原文 2016-12-12 13:52:00 3 1 image/ machine-learning/ neural-network/ classification/ conv-neural-network

I am new to machine learning.我是机器学习的新手。 I am trying to create an input matrix (X) from a set of images (Stanford dog set of 120 breeds) to train a convolutional neural network.我正在尝试从一组图像（120 个品种的斯坦福犬组）创建一个输入矩阵 (X) 来训练卷积神经网络。 I aim to resize images and turn each image into one row by making each pixel a separate column.我的目标是通过使每个像素成为单独的列来调整图像大小并将每个图像变成一行。

If I directly resize images to a fixed size, the images lose their originality due to squishing or stretching, which is not good (first solution).如果我直接将图像调整为固定大小，图像会因挤压或拉伸而失去其原创性，这并不好（第一种解决方案）。

I can resize by fixing either width or height and then crop it (all resultant images will be of the same size as 100x100), but critical parts of the image can be cropped (second solution).我可以通过固定宽度或高度来调整大小，然后裁剪它（所有结果图像的大小都与 100x100 相同），但可以裁剪图像的关键部分（第二种解决方案）。

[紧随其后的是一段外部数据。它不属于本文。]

File: src/rtl/cac_pkg.sv
// ----------------------------------------------------------------------------
// cac_pkg
// Shared widths, codes and the request record of the admission check.
// ----------------------------------------------------------------------------
package cac_pkg;

  localparam int unsigned ENTRIES_DEF = 16;
  localparam int unsigned WORDS_DEF   = 4;

  localparam int unsigned BIT_COUNT   = 64;
  localparam int unsigned WORD_W      = BIT_COUNT;
  localparam int unsigned LBIT_W      = $clog2(BIT_COUNT);
  localparam int unsigned ID_W        = 32;
  localparam int unsigned CNT_W       = 3;
  localparam int unsigned AMT_W       = 32;
  localparam int unsigned TC_W        = 5;
  localparam int unsigned EIDX_W      = 4;
  localparam int unsigned WIDX_W      = 2;
  localparam int unsigned KIND_W      = 2;
  localparam int unsigned STATUS_W    = 3;
  localparam int unsigned FIELD_W     = 8;
  localparam int unsigned BUILD_LO_W  = 32;
  localparam int unsigned CFG_IDX_W   = 2;
  localparam int unsigned QUEUE_DEPTH = 2;

  typedef enum logic [KIND_W-1:0] {
    KIND_ENTRY_HDR  = 2'd0,
    KIND_ENTRY_WORD = 2'd1,
    KIND_REQ_HDR    = 2'd2,
    KIND_REQ_WORD   = 2'd3
  } kind_e;

  typedef enum logic [STATUS_W-1:0] {
    ST_OK          = 3'd0,
    ST_NO_ATTACH   = 3'd1,
    ST_MISSING     = 3'd2,
    ST_OVER_BUDGET = 3'd3,
    ST_WRONG_FW    = 3'd4
  } status_e;

  typedef enum logic [CFG_IDX_W-1:0] {
    CFG_TABLE_COUNT = 2'd0,
    CFG_BUILD_HI    = 2'd1,
    CFG_BUILD_MID   = 2'd2,
    CFG_BUILD_LO    = 2'd3
  } cfg_idx_e;

  typedef struct packed {
    kind_e               kind;
    logic [EIDX_W-1:0]   entry_index;
    logic [WIDX_W-1:0]   word_index;
    logic [ID_W-1:0]     target_id;
    logic [CNT_W-1:0]    word_count;
    logic [AMT_W-1:0]    amount;
    logic [WORD_W-1:0]   bitmap_word;
    logic                build_fail;
    logic                last_word;
  } cmd_t;

endpackage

I am thinking of another way of doing it, but I am sure.我正在考虑另一种方法，但我确定。 Assume I want 10000 columns per image.假设我想要每个图像 10000 列。 Instead of resizing images to 100x100, I will resize the image so that the total pixel count will be around 10000 pixels.我将调整图像大小，使总像素数约为 10000 像素，而不是将图像大小调整为 100x100。 So, images of size 50x200, 100x100 and 250x40 will all converted into 10000 columns.因此，大小为 50x200、100x100 和 250x40 的图像都将转换为 10000 列。 For other sizes like 52x198, the first 10000 pixels out of 10296 will be considered (third solution).对于 52x198 等其他尺寸，将考虑 10296 个像素中的前 10000 个像素（第三种解决方案）。

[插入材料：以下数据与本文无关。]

### src/rtl/core/tuf_pkg.sv
package tuf_pkg;

  typedef enum logic [2:0] {
    FMT_R8    = 3'd0,
    FMT_RGB8  = 3'd1,
    FMT_BGR8  = 3'd2,
    FMT_BGRA8 = 3'd3,
    FMT_RGBA8 = 3'd4,
    FMT_RG16F = 3'd5
  } pixel_format_e;

  localparam logic [2:0] FmtReset = 3'd4;

  typedef struct packed {
    logic [31:0] src_high;
    logic [31:0] src_low;
    logic        last_in;
  } src_t;

  typedef struct packed {
    logic [31:0] out_word;
    logic        last_out;
  } res_t;

  // Pre-rounding view of one half conversion.
  typedef struct packed {
    logic        sign;
    logic        zero;
    logic        inf;
    logic        sub;
    logic [4:0]  exp;
    logic [3:0]  shift;
    logic [23:0] mant;
  } half_pre_t;

  function automatic half_pre_t half_decode(input logic [31:0] bits);
    half_pre_t p;
    logic [8:0] e;
    e = {1'b0, bits[30:23]};
    p.sign  = bits[31];
    p.zero  = e < 9'd102;
    p.sub   = (e >= 9'd102) && (e <= 9'd112);
    p.inf   = e >= 9'd143;
    p.exp   = 5'(e - 9'd112);
    p.shift = 4'(9'd113 - e);
    p.mant  = {1'b1, bits[22:0]};
    return p;
  endfunction

endpackage

### src/rtl/core/texel_upload_formatter.sv
// An accepted start reaches the done strobe through the valid registers v1_q, v2_q and v3_q of the half stage.
// Throughput: one texel per cycle; busy is held low.
// Reset: the pipeline empties and the format register returns to RGBA8.
// The receiver cannot stall; each result is shown for one cycle only.
module texel_upload_formatter (
  input  logic          clk_i,
  input  logic          rst_ni,
  input  logic          start,
  output logic          busy,
  input  tuf_pkg::src_t src_i,
  output logic          done_o,
  output tuf_pkg::res_t res_o,
  input  logic          cfg_valid_i,
  output logic          cfg_ready_o,
  input  logic [2:0]    cfg_data_i
);
  import tuf_pkg::*;

  logic [2:0]  fmt_q;
  logic        acc;
  logic        v0, v1;
  logic [15:0] h0, h1;
  logic [31:0] w1_q, w2_q, w3_q;
  logic [2:0]  f1_q, f2_q, f3_q;
  logic        l1_q, l2_q, l3_q;
  logic [7:0]  b0, b1, b2, b3;

  assign busy        = 1'b0;
  assign cfg_ready_o = 1'b1;
  assign acc         = start && !busy;

  always_ff @(posedge clk_i or negedge rst_ni) begin
    if (!rst_ni) begin
      fmt_q <= FmtReset;
    end else if (cfg_valid_i && cfg_ready_o) begin
      fmt_q <= cfg_data_i;
    end
  end

  tuf_half_stage u_h0 (.clk_i, .rst_ni, .valid_i(acc), .bits_i(src_i.src_low),
                       .valid_o(v0), .half_o(h0));
  tuf_half_stage u_h1 (.clk_i, .rst_ni, .valid_i(acc), .bits_i(src_i.src_high),
                       .valid_o(v1), .half_o(h1));

  assign b0 = w3_q[7:0];
  assign b1 = w3_q[15:8];
  assign b2 = w3_q[23:16];
  assign b3 = w3_q[31:24];

  always_ff @(posedge clk_i) begin
    w1_q <= src_i.src_low;
    f1_q <= fmt_q;
    l1_q <= src_i.last_in;
    w2_q <= w1_q;
    f2_q <= f1_q;
    l2_q <= l1_q;
    w3_q <= w2_q;
    f3_q <= f2_q;
    l3_q <= l2_q;
  end

  always_comb begin
    case (f3_q)
      FMT_R8:    res_o.out_word = {8'hff, b0, b0, b0};
      FMT_RGB8:  res_o.out_word = {8'hff, b2, b1, b0};
      FMT_BGR8:  res_o.out_word = {8'hff, b0, b1, b2};
      FMT_BGRA8: res_o.out_word = {b3, b0, b1, b2};
      FMT_RG16F: res_o.out_word = {h1, h0};
      default:   res_o.out_word = w3_q;
    endcase
    res_o.last_out = l3_q;
  end

  assign done_o = v0;

  a_lanes: assert property (@(posedge clk_i) disable iff (!rst_ni) v0 == v1)
    else $error("half lanes out of step");
  a_busy_low: assert property (@(posedge clk_i) disable iff (!rst_ni) !busy)
    else $error("busy raised");
  a_lat: assert property (@(posedge clk_i) disable iff (!rst_ni)
    start |-> ##3 done_o) else $error("lost texel");
  a_no_extra: assert property (@(posedge clk_i) disable iff (!rst_ni)
    done_o |-> $past(start, 3)) else $error("spurious result");
endmodule

### src/rtl/core/tuf_half_stage.sv
module tuf_half_stage (
  input  logic               clk_i,
  input  logic               rst_ni,
  input  logic               valid_i,
  input  logic [31:0]        bits_i,
  output logic               valid_o,
  output logic [15:0]        half_o
);
  import tuf_pkg::*;

  half_pre_t   pre_q;
  logic        v1_q, v2_q, v3_q;
  logic        sign2_q, zero2_q, inf2_q, sub2_q;
  logic [4:0]  exp2_q;
  logic [23:0] mant2_q;
  logic [15:0] half_q;
  logic [23:0] mant_d;
  logic [14:0] rnd;

  always_comb begin
    mant_d = pre_q.sub ? (pre_q.mant >> pre_q.shift) : {1'b0, pre_q.mant[22:0]};
  end

  assign rnd = sub2_q ? 15'((mant2_q + 24'h1000) >> 13)
                      : {exp2_q, 10'd0} + 15'((mant2_q + 24'h1000) >> 13);

  always_ff @(posedge clk_i or negedge rst_ni) begin
    if (!rst_ni) begin
      v1_q <= 1'b0;
      v2_q <= 1'b0;
      v3_q <= 1'b0;
    end else begin
      v1_q <= valid_i;
      v2_q <= v1_q;
      v3_q <= v2_q;
    end
  end

  always_ff @(posedge clk_i) begin
    pre_q   <= half_decode(bits_i);
    sign2_q <= pre_q.sign;
    zero2_q <= pre_q.zero;
    inf2_q  <= pre_q.inf;
    sub2_q  <= pre_q.sub;
    exp2_q  <= pre_q.exp;
    mant2_q <= mant_d;
    if (zero2_q) begin
      half_q <= {sign2_q, 15'd0};
    end else if (inf2_q) begin
      half_q <= {sign2_q, 15'h7c00};
    end else begin
      half_q <= {sign2_q, rnd};
    end
  end

  assign valid_o = v3_q;
  assign half_o  = half_q;
endmodule

### config.mk
export PLATFORM = sky130hd
export DESIGN_NAME = texel_upload_formatter
export DESIGN_NICKNAME = d
export VERILOG_FILES = /design/src/rtl/core/tuf_pkg.sv /design/src/rtl/core/texel_upload_formatter.sv /design/src/rtl/core/tuf_half_stage.sv
export SDC_FILE = /design/constraint.sdc
export NUM_CORES = 1
export LEC_CHECK = 0
export BUFFER_PORTS_ARGS = -buffer_cell sky130_fd_sc_hd__buf_2
export CAP_MARGIN = 0
export CORE_MARGIN = 2
export CORE_UTILIZATION = 57
export DETAILED_ROUTE_END_ITERATION = 7
export PLACE_DENSITY = 0.82
export RECOVER_POWER = 50
export SLEW_MARGIN = 0
export SYNTH_ARGS = -nofsm -noshare
export SYNTH_HDL_FRONTEND = slang
export SYNTH_HIERARCHICAL = 1
export SYNTH_SLANG_ARGS = --single-unit
### constraint.sdc
create_clock -name clk_i -period 5.6 [get_ports clk_i]
set_clock_uncertainty 0.15 [all_clocks]
set_input_delay 0.28 -clock clk_i [delete_from_list [all_inputs] [get_ports clk_i]]
set_output_delay 0.28 -clock clk_i [all_outputs]
set_load 0.05 [all_outputs]
==> flow_metrics.py <==
metrics = {
    "yosys": {
        "yosysWarnings": 6,
        "netlist_area_mm2": 0.00797,
        "synthCells": 710,
        "synth_fp_nets": 792,
        "syn_area_per_cell_um2": 11.2,
    },
    "power": {
        "peakVddDrop_mv": 0.302,
        "p_leak_nw": 4.13,
        "power.density_mw_per_mm2": 403,
    },
    "critical_path": {
        "crit_type": "reg2out",
        "crit_path_max_incr_delay_ns": 0.54,
        "cpMaxStageDelayCell": "nand2b_1",
        "worstSetupEndpointType": "output pin",
        "crit_chain": "buf_4 -> nand2b_1 -> o211ai_1 -> a21oi_1 -> buf_2",
        "startpoint_type": "flop",
        "critPathMaxFanout": 59,
        "cp_data_arrival_time_ns": 2.59,
        "worstPathRequired_ns": 5.17,
    },
    "drt": {
        "drt-total-wl_mm": 18.3,
        "first_pass_iters": 7,
        "drc": 0,
        "viasPerCell": 5.57,
        "dr.first_iter.drc_count": 578,
        "vias": 5859,
        "routedWlPerCell_um": 17.4,
        "antenna_left": 0,
    },
    "timing": {
        "slew_viol_final": 0,
        "rsz0062_at_grt": "no",
        "period_share_pct": 54.0,
        "finalSetupViolCount": 0,
        "worstMarginPinSlew_ns": 0.814,
        "finalSetupTns_ns": 0,
        "slew-limit-headroom_pct": 45.6,
        "hold_viol_final": 0,
        "max_freq_ghz": 0.331,
        "setup_ws_ns": 2.58,
        "finalCriticalPeriod_ns": 3.02,
    },
    "clock_network": {
        "htreeDepth": 1,
        "cts_hold_buf": 64,
        "cts_buffer_depth": 3,
        "clk_pin_slew_ns": 0.06,
        "cts-resized-gates": 0,
        "cts_buffers": 23,
        "root_buffer": "clkbuf_16",
        "clk_latency_ns": 0.50,
        "post-cts-setup-buffer-count": 0,
        "cts_num_sinks": 234,
        "cts_tree": "built",
    },
    "grt": {
        "first_global_vias": 5894,
        "grt_pass1_wl_mm": 29.0,
        "grt_max_degree": 60,
        "antenna_found_initial": 0,
        "grt_overflow": 0,
        "grt.total_usage_pct": 24.6,
    },
    "finish": {
        "antenna_cells": 0,
        "drive_gt1_share_pct": 19.4,
        "nets": 938,
        "area_delta_synth_final_pct": 23.5,
    },
    "job": {
        "max_cap_violations": 0,
    },
    "floorplanning": {
        "num_rows": 43,
        "initial_core_util_pct": 57.9,
        "die_x_um": 122,
        "die_h_um": 122,
        "core_area_mm2": 0.0138,
        "die-area_mm2": 0.0149,
        "ios": 108,
    },
    "placement": {
        "hpwl_mm": 11.4,
        "dpl_worst_slack_ns": 3.19,
        "routabilityCongestion": 0.880,
        "portBuffers": 93,
    },
    "status": {
        "status": "completed",
    },
    "hold_path": {
        "hp-class": "in2async",
    },
}
==> final cells by class <==
type                            instances  area, µm²
Sequential cell                       234       4720
Fill cell                             940       3930
Multi-Input combinational cell        406       2860
Timing Repair Buffer                  160       1120
Clock buffer                           33        683
Tap cell                              180        225
Clock inverter                          8        126
Inverter                               31        116
==> flip-flops by register name, indices dropped and copies added (netlist names), 16 cells and up <==
register / count
u_h0/pre_q: 23
u_h1/pre_q: 23
u_h0/half_o: 16
u_h1/half_o: 16
w2_q: 32
w3_q: 32
w1_q: 32
==> final timing paths <==
kind	startpoint	to	slack [ns]	cells past startpoint
setup / recovery	f3_q[2]	res_o[10]	2.58	5
hold / removal	rst_ni	fmt_q[2]	0.14	2
setup reg to reg	u_h0/mant2_q[14]	u_h0/half_o[14]	3.24	9
hold reg to reg	w2_q[17]	w3_q[17]	0.17	0
max in group asynchronous	rst_ni	fmt_q[1]	4.50	3
min in group clk_i	w2_q[17]	w3_q[17]	0.17	0
==> through the flow <==
| stage | power [mW] | hold WS (ns) | instances | area, µm² | util, % |
|---|---|---|---|---|---|
| global placement | 2.32 | -0.0500 | 947 | 8400 | 61.0 |
| CTS | 3.97 | 0.0990 | 1052 | 9850 | 71.5 |
| floorplan | 2.22 | -0.166 | 710 | 7970 | - |
| detailed placement | 2.34 | -0.0438 | 947 | 8400 | 61.0 |
| finish | 3.96 | 0.140 | 1052 | 9840 | 71.5 |
| global route | 4.10 | 0.143 | 1052 | 9840 | 71.5 |
==> placed cells by master, fill, tap and decap left out, types with 5 or more instances in the layout <==
cell,instances
inv_1,31
nand2_1,27
a21oi_1,30
nand2b_1,29
clkbuf_8,7
or4_1,7
o211ai_1,24
nor3_1,14
clkbuf_16,23
xnor2_1,16
dfxtp_1,227
dfrtp_1,5
a31oi_1,8
mux2_2,10
buf_2,84
or3_1,6
ha_1,10
nor2_1,48
clkbuf_1,11
dlygate4sd3_1,64
o22ai_1,23
nand3_1,11
mux2i_1,33
xor2_1,8
o21ai_0,29
==> metal layers <==
layer / part of all wire [%] / track usage, %
met1: 41 / 30.7
met2: 50 / 42.5
met3: 5.3 / 3.86
met4: 3.7 / 10.3
met5: 0 / 0
==> power breakdown <==
part	internal, mW	total [mW]	leakage [nW]	switching [mW]
registers	1.77	1.85	1.99	0.0824
logic	0.180	0.500	1.74	0.321
clock network	0.989	1.61	0.401	0.622
==> worst max-delay path: cells and delay by family (launching register included) <==
| kind | cells | cell delay, ns |
|---|---|---|
| buffers and inverters | 2 | 0.72 |
| flip-flops | 1 | 0.32 |
| AO/OA/AOI/OAI | 2 | 0.48 |
| AND/OR/NAND/NOR | 1 | 0.54 |
Note: power is estimated with default switching activity, not from simulation.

The third solution I mentioned above seems to preserve the original shape of the image.我上面提到的第三个解决方案似乎保留了图像的原始形状。 However, it may be losing all of this originality while converting into a row since not all images are of the same size.但是，由于并非所有图像的大小都相同，因此在转换为一行时可能会失去所有这些独创性。 I wonder about your comments on this issue.我想知道你对这个问题的评论。 It will also be great if you can direct me to sources I can learn about the topic.如果您能将我指向我可以了解该主题的来源，那也将很棒。

1 个解决方案

Solution 1 (simply resizing the input image) is a common approach.解决方案 1（简单地调整输入图像的大小）是一种常见的方法。 Unless you have a very different aspect ratio from the expected input shape (or your target classes have tight geometric constraints), you can usually still get good performance.除非您的纵横比与预期的输入形状非常不同（或者您的目标类具有严格的几何约束），否则您通常仍然可以获得良好的性能。

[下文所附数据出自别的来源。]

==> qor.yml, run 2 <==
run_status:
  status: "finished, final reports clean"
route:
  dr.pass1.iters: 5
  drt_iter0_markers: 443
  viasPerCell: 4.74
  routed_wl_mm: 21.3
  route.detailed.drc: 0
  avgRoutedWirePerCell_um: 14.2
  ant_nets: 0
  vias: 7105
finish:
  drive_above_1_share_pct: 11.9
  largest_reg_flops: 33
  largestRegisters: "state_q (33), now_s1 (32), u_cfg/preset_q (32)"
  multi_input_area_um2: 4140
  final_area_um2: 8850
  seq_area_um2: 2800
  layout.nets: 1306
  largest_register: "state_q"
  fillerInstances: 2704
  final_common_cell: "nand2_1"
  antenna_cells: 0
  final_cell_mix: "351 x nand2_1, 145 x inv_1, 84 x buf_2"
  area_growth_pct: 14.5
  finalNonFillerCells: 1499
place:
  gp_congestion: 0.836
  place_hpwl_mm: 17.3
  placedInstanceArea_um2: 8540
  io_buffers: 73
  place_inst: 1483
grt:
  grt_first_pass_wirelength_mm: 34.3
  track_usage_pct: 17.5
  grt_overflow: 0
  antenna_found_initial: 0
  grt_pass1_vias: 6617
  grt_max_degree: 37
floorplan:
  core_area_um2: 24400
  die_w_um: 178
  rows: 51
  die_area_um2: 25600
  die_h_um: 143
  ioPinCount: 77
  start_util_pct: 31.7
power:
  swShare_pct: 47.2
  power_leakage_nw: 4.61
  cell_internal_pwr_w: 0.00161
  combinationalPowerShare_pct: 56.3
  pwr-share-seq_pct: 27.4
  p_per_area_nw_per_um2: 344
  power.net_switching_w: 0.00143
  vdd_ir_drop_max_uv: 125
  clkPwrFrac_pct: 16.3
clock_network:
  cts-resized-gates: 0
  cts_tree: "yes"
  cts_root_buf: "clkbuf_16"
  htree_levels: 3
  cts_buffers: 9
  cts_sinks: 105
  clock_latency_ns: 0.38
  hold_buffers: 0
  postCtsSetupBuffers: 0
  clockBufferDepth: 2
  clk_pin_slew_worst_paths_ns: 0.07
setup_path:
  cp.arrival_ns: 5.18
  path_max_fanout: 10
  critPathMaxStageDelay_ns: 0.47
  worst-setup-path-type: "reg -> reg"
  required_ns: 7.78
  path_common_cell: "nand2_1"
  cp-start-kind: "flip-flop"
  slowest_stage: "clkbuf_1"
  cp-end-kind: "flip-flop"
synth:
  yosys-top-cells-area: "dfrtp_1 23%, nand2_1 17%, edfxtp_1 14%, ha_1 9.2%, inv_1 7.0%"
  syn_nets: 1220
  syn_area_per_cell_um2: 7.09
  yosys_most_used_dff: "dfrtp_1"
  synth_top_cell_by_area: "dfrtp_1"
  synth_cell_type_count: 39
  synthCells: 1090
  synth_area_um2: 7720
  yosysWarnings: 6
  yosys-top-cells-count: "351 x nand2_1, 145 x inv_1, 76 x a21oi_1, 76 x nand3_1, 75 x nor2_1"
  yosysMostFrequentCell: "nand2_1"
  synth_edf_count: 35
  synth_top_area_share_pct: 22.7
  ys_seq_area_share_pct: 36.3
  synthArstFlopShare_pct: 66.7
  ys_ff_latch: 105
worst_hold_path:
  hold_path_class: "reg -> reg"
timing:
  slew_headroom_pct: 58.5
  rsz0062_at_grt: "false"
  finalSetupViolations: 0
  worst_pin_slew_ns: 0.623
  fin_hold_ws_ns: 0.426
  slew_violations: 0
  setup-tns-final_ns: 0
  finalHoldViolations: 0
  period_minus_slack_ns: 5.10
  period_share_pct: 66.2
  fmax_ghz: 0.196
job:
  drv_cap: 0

As you mentioned, Solution 2 (cropping your image) has the drawback of potentially excluding a critical part of your image.正如您所提到的，解决方案 2（裁剪图像）的缺点是可能会排除图像的关键部分。 You can get around that by running the classification on multiple subwindows of the original image (ie, classify multiple 100 x 100 sub-images by stepping over the input image horizontally and/or vertically at an appropriate stride).您可以通过在原始图像的多个子窗口上运行分类来解决这个问题（即，通过以适当的步幅水平和/或垂直跨过输入图像对多个 100 x 100 子图像进行分类）。 Then, you need to decide how to combine your multiple classification results.然后，您需要决定如何组合您的多个分类结果。

Solution 3 will not work because the convolutional network needs to know the image dimensions (otherwise, it wouldn't know which pixels are horizontally and vertically adjacent).解决方案 3 将不起作用，因为卷积网络需要知道图像尺寸（否则，它不知道哪些像素水平和垂直相邻）。 So you need to pass an image with explicit dimensions (eg, 100 x 100) unless the network expects an array that was flattened from assumed dimensions.因此，您需要传递具有明确尺寸（例如，100 x 100）的图像，除非网络需要从假定尺寸展平的数组。 But if you simply pass an array of 10000 pixel values and the network doesn't know (or can't assume) whether the image was 100 x 100, 50 x 200, or 250 x 40, then the network can't apply the convolutional filters properly.但是，如果您只是传递一个包含 10000 个像素值的数组，而网络不知道（或无法假设）图像是 100 x 100、50 x 200 还是 250 x 40，则网络无法应用卷积滤波器正确。

Solution 1 is clearly the easiest to implement but you need to balance the likely effect of changing the image aspect ratios with the level of effort required for running and combining multiple classifications for each image.解决方案 1 显然是最容易实现的，但您需要平衡更改图像纵横比的可能影响与运行和组合每个图像的多个分类所需的工作量。